Safewhere Identify Introduction
Introduction
Safewhere Identify is a web-based system for handling user identification and administration centrally and external to all web applications and Web services of an organization or federation. The following article assumes that you already have a general idea of the purpose of federated user and security management and gives some specific ideas of how Safewhere Identify manages this area by introducing some of the most central concepts of the system.
Tenants
Safewhere Identify offers the running of multiple tenants. That is, the system makes it possible to have separate installations of Safewhere Identify that can run simultaneously on the same servers. These tenants can interact with each other in both roles as Identity Providers and Service Providers.
Three Main Components of Safewhere Identify
It might be tempting to call Safewhere Identify an Identity Provider. But that is incorrect for two reasons. First, Safewhere Identify actually consists of three applications that all use the same database; these three applications are called Identify Admin, Identify Runtime, and Identify UserProv. The latter is not described in this article, but, fundamentally, it is a more advanced version of the self-service functionalities offered in Identify Admin.
Identify Admin will always function as a Service Provider using Identify Runtime as an Identity Provider. This relationship is both confusing and obvious at the same time. In order to set up information for Identify Runtime to support its identity management purposes, we have created the application called Identify Admin. They both use the same database, but with two different objectives in mind. Identify Runtime contacts the database to process token requests, whereas Identify Admin contacts it to update the information that enables token requests to be processed.
This abstraction can be a bit tricky, but try to see Identify Admin as a system that does not itself have access management. When a user wants to obtain access to handle data in Identify Admin, the system must ask Identify Runtime for authentication of the user. Identify Runtime then informs Identify Admin whether or not the user has access and with what roles he has access. Once he is logged in to Identify Admin, the access rights that he received from Identify Runtime will decide his access rights in Identify Admin. The tricky abstraction is that the data which we are managing via Identify Admin is in fact the data that has decided our access rights to the system via Identify Runtime as the Identity Provider.

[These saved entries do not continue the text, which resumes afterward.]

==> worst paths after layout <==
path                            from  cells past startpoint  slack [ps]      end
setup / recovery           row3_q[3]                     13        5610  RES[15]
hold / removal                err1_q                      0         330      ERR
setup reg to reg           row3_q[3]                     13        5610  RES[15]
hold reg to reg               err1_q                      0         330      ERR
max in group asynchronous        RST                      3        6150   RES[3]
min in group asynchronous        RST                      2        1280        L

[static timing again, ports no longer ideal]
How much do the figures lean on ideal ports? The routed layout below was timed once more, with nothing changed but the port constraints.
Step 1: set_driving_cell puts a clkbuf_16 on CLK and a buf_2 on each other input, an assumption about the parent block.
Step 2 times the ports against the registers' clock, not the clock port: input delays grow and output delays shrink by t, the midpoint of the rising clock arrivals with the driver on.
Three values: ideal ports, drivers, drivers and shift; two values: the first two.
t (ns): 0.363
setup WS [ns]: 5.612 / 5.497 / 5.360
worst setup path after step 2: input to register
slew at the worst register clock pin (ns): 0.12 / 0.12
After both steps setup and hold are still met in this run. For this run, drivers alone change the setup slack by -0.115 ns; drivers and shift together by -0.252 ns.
What follows belongs to an exercise in optimizing a design on an open flow for small area and a short achievable clock period; a production flow would make more cautious choices.
At most, simulation tests tie the RTL to the original design; equivalence was not proved.
Power figures rest on the tool's default switching activity, not on a simulated workload.

Setup of try-garnet:
==> flow/design.v (excerpt) <==
module fifo_sync #(
  parameter int WIDTH = 32,
  parameter int DEPTH = 16
)(
  input  logic              clk,
  input  logic              rst_n,
  input  logic              in_valid,
  output logic              in_ready,
  input  logic [WIDTH-1:0]  in_data,
  output logic              out_valid,
  input  logic              out_ready,
  output logic [WIDTH-1:0]  out_data,
  output logic              full,
  output logic              empty,
  output logic [$clog2(DEPTH+1)-1:0] count
);
For scale: roughly 1200 cells after synthesis, about 550 flip-flops, roughly 20000 sq um of cells after synthesis.
clock: 3.8 ns
lec_check: 0
cap_margin: 20
core_margin: 2
core_utilization: 55
cts_cluster_diameter: 100
cts_cluster_size: 24
setup_slack_margin: 1.75
slew_margin: 20
run.sh (not shown) runs the stock make flow with config.mk's settings and CLKGATE_MAP_FILE= SYNTH_SCRIPT=/design/flow/synth_recipe.tcl, a recipe that flattens the netlist after the stock synthesis.
### try-garnet -> try-nickel
Settings: SETUP_SLACK_MARGIN now 1.9, was 1.75; CTS_BUF_LIST now sky130_fd_sc_hd__clkbuf_8 sky130_fd_sc_hd__clkbuf_16, previously not set.
## What came out
try-nickel finished every stage and its layout cleared the timing, DRC and antenna checks. Between try-nickel and try-garnet, it is try-nickel whose combinational power is higher, by 3.8%. try-garnet has a lower sequential share of layout area than try-nickel. Diff try-nickel and try-garnet: hold slack lower in try-garnet. Compared to try-garnet, try-nickel has number of design-rule violations left by the first detailed-router iteration 35 higher. Total number of vias on try-nickel is behind try-garnet. try-nickel vs try-garnet — count of cells along the worst register-to-register path dropped 2. Comparing try-nickel and try-garnet, the lower number of fill cells in the layout is on try-nickel. The run with more routed wire is try-nickel, not try-garnet.
The inputs of try-harbor differ from those of try-nickel as listed below.
Settings: removing CTS_BUF_LIST (formerly sky130_fd_sc_hd__clkbuf_8 sky130_fd_sc_hd__clkbuf_16); changing SETUP_SLACK_MARGIN from 1.9 to 2.05.
Notes after the runs:
Power spent charging and discharging nets: try-harbor worse than try-nickel
Peak fanout along the critical path came out lower on try-harbor than on try-nickel.
try-harbor vs. try-nickel: area growth from synthesis to layout went up by 5.2 points.
try-harbor ended up with more standard cells than try-nickel.
### try-harbor -> try-amber
Settings: a change of SETUP_SLACK_MARGIN from 2.05 to 1.9; an added GPL_TIMING_DRIVEN of 1.
Notes after the runs:
From try-harbor to try-amber the numbers moved as follows: overall routing resource usage went down by 1.1 points, area inside the core boundary was more or less identical, combinational share of power went down by 5.6 points, largest fanout on the critical path went up by 1. Delta(final layout net count, try-amber - try-harbor) < 0. try-amber | status: complete | timing, DRC, antenna: pass. Against try-harbor, try-amber comes in about 4.4% lower on summed area of non-filler cells in the final layout. Row final-layout non-clock buffer area share: try-amber lower / try-harbor higher. try-amber: wire length lower than try-harbor.


Another version of the RTL of fifo_sync (not shown whole).
Size in the first run: ~540 flip-flops, ~77 I/O pins, about 20000 um^2 of cells after synthesis.
Settings: LEC_CHECK=0, CAP_MARGIN=20, CORE_MARGIN=2, CORE_UTILIZATION=55, SETUP_SLACK_MARGIN=1.9, SLEW_MARGIN=20; clock period 3.8 ns.
Change:
- CORE_UTILIZATION: 55 -> 65
- CTS_BUF_LIST: default -> sky130_fd_sc_hd__clkbuf_8
- SETUP_SLACK_MARGIN: 1.9 -> 2.2
Routed wire length came out higher by 35%.
Power went up by 8.7%.
Via count grows by 22%.
Non-clock buffer count went up by 138.
Combinational power goes up by 83%.
Worst setup slack got worse by 0.0046 ns.
Clock-buffer cell count increases by 3.
Final cell count climbs by 7.3%.
No run of this note included a check of the RTL's function; only the layout flow was run.


build 43:
fifo_sync, a different RTL version from the one above (not shown whole).
For scale: ~550 flip-flops, roughly 77 I/O pins, about 21000 um^2 of cells after synthesis.
==> flow/config.mk <==
export PLATFORM = sky130hd
export DESIGN_NAME = fifo_sync
export DESIGN_NICKNAME = fifo_sync
export VERILOG_FILES = /design/flow/design.v
export SDC_FILE = /design/flow/constraint.sdc
export NUM_CORES = 4
export LEC_CHECK = 0
export CAP_MARGIN = 20
export CORE_MARGIN = 2
export CORE_UTILIZATION = 68
export CTS_CLUSTER_DIAMETER = 100
export CTS_CLUSTER_SIZE = 24
export SETUP_SLACK_MARGIN = 1.9
export SLEW_MARGIN = 20
==> flow/constraint.sdc <==
create_clock -name core_clock -period 3.8 [get_ports {clk}]
set_input_delay 0.7600 -clock core_clock [delete_from_list [all_inputs] [get_ports {clk}]]
set_output_delay 0.7600 -clock core_clock [all_outputs]
set_load 0.01 [all_outputs]
Build 43 finished every stage and its layout cleared the timing, DRC and antenna checks.
#### Input delta (trial 54 over build 43)
# build 43
export LEC_CHECK = 0
export CAP_MARGIN = 20
export CORE_MARGIN = 2
export CORE_UTILIZATION = 68
export CTS_CLUSTER_DIAMETER = 100
export CTS_CLUSTER_SIZE = 24
export SETUP_SLACK_MARGIN = 1.9
export SLEW_MARGIN = 20
create_clock -name core_clock -period 3.8 [get_ports {clk}]
# trial 54
export LEC_CHECK = 0
export CAP_MARGIN = 20
export CORE_MARGIN = 2
export CORE_UTILIZATION = 55
export CTS_CLUSTER_DIAMETER = 100
export CTS_CLUSTER_SIZE = 24
export SETUP_SLACK_MARGIN = 1.9
export SLEW_MARGIN = 20
create_clock -name core_clock -period 3.8 [get_ports {clk}]
--- outcome ---
- Trial 54 finished every stage and its layout cleared the timing, DRC and antenna checks.
- Trial 54 vs. build 43: number of diodes decreased 2, multi-input gate share of total cell area essentially unchanged, post-route standard cell area excluding fillers essentially unchanged, multi-input gate area in the final layout decreased 0.62%.
- Side by side, die area turned out higher in trial 54 than in build 43.
- Looking at end point of the critical path, the out_data[18] result is from trial 54; the out_data[17] one comes from build 43.
- Trial 54 vs. build 43: highest achievable clock rate now smaller; sum of routed wire length over all layers now larger.
- Trial 54 — cell count about 3% higher, build 43 as reference
- Trial 54 -> build 43: maximum net fanout on the critical path delta 0, exact match
No functional check of the RTL was part of any run of this note.

==> what the ideal ports hide <==
How much do the figures lean on ideal ports? The routed layouts below were timed once more, with nothing changed but the port constraints. Step 1, drivers: a clkbuf_16 drives clk and a buf_2 each remaining input, both assumed. Step 2 adds t to the input delays and takes it off the output delays; t is the mean of the earliest and latest rising clock arrival at the registers after step 1. Input paths then give back, and output paths get back, about the clock's delay inside the block. a / b / c = no drivers / after step 1 / after step 2; a / b = the first two.
run | t (ns) | setup WS [ns] | slew at the worst register clock pin (ns) | worst data-port slew with drivers (ns)
try-garnet | 0.623 | 1.788 / 1.736 / 1.341 | 0.10 / 0.10 | 0.07
try-nickel | 0.619 | 1.900 / 1.845 / 1.363 | 0.10 / 0.10 | 0.07
try-harbor | 0.627 | 1.909 / 1.850 / 1.588 | 0.10 / 0.10 | 0.07
try-amber | 0.618 | 1.900 / 1.847 / 1.362 | 0.10 / 0.10 | 0.07
the first run of note 2 | 0.645 | 1.755 / 1.748 / 1.451 | 0.06 / 0.06 | 0.05
the second run of note 2 | 0.661 | 1.750 / 1.706 / 1.496 | 0.09 / 0.09 | 0.07
build 43 | 0.610 | 1.844 / 1.797 / 1.394 | 0.10 / 0.10 | 0.10
trial 54 | 0.611 | 1.812 / 1.759 / 1.413 | 0.10 / 0.10 | 0.07
After both steps every run listed still meets setup and hold. For try-amber, which loses most, drivers alone change the setup slack by -0.053 ns; drivers and shift together by -0.538 ns.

The second reason that we cannot see Safewhere Identify as purely an Identity Provider is that Identify Runtime can actually function as a Service Provider for another Identity Provider. If, for example, Identify Admin was set up in Identify Runtime to contact a third-party Identity Provider for authenticating a user’s access to Identify Admin, then this request would actually be sent from the related Identity Runtime application to the third-party Identity Provider. If the third-party Identity Provider granted the necessary access rights to this request, this response would be returned to Identify Runtime, which, in turn, would grant the user access to Identify Admin.
Except for a few login, consent, and error pages, Identify Runtime does not have much UI to show. Its essential function is to receive token requests and issue responses (tokens containing claim sets).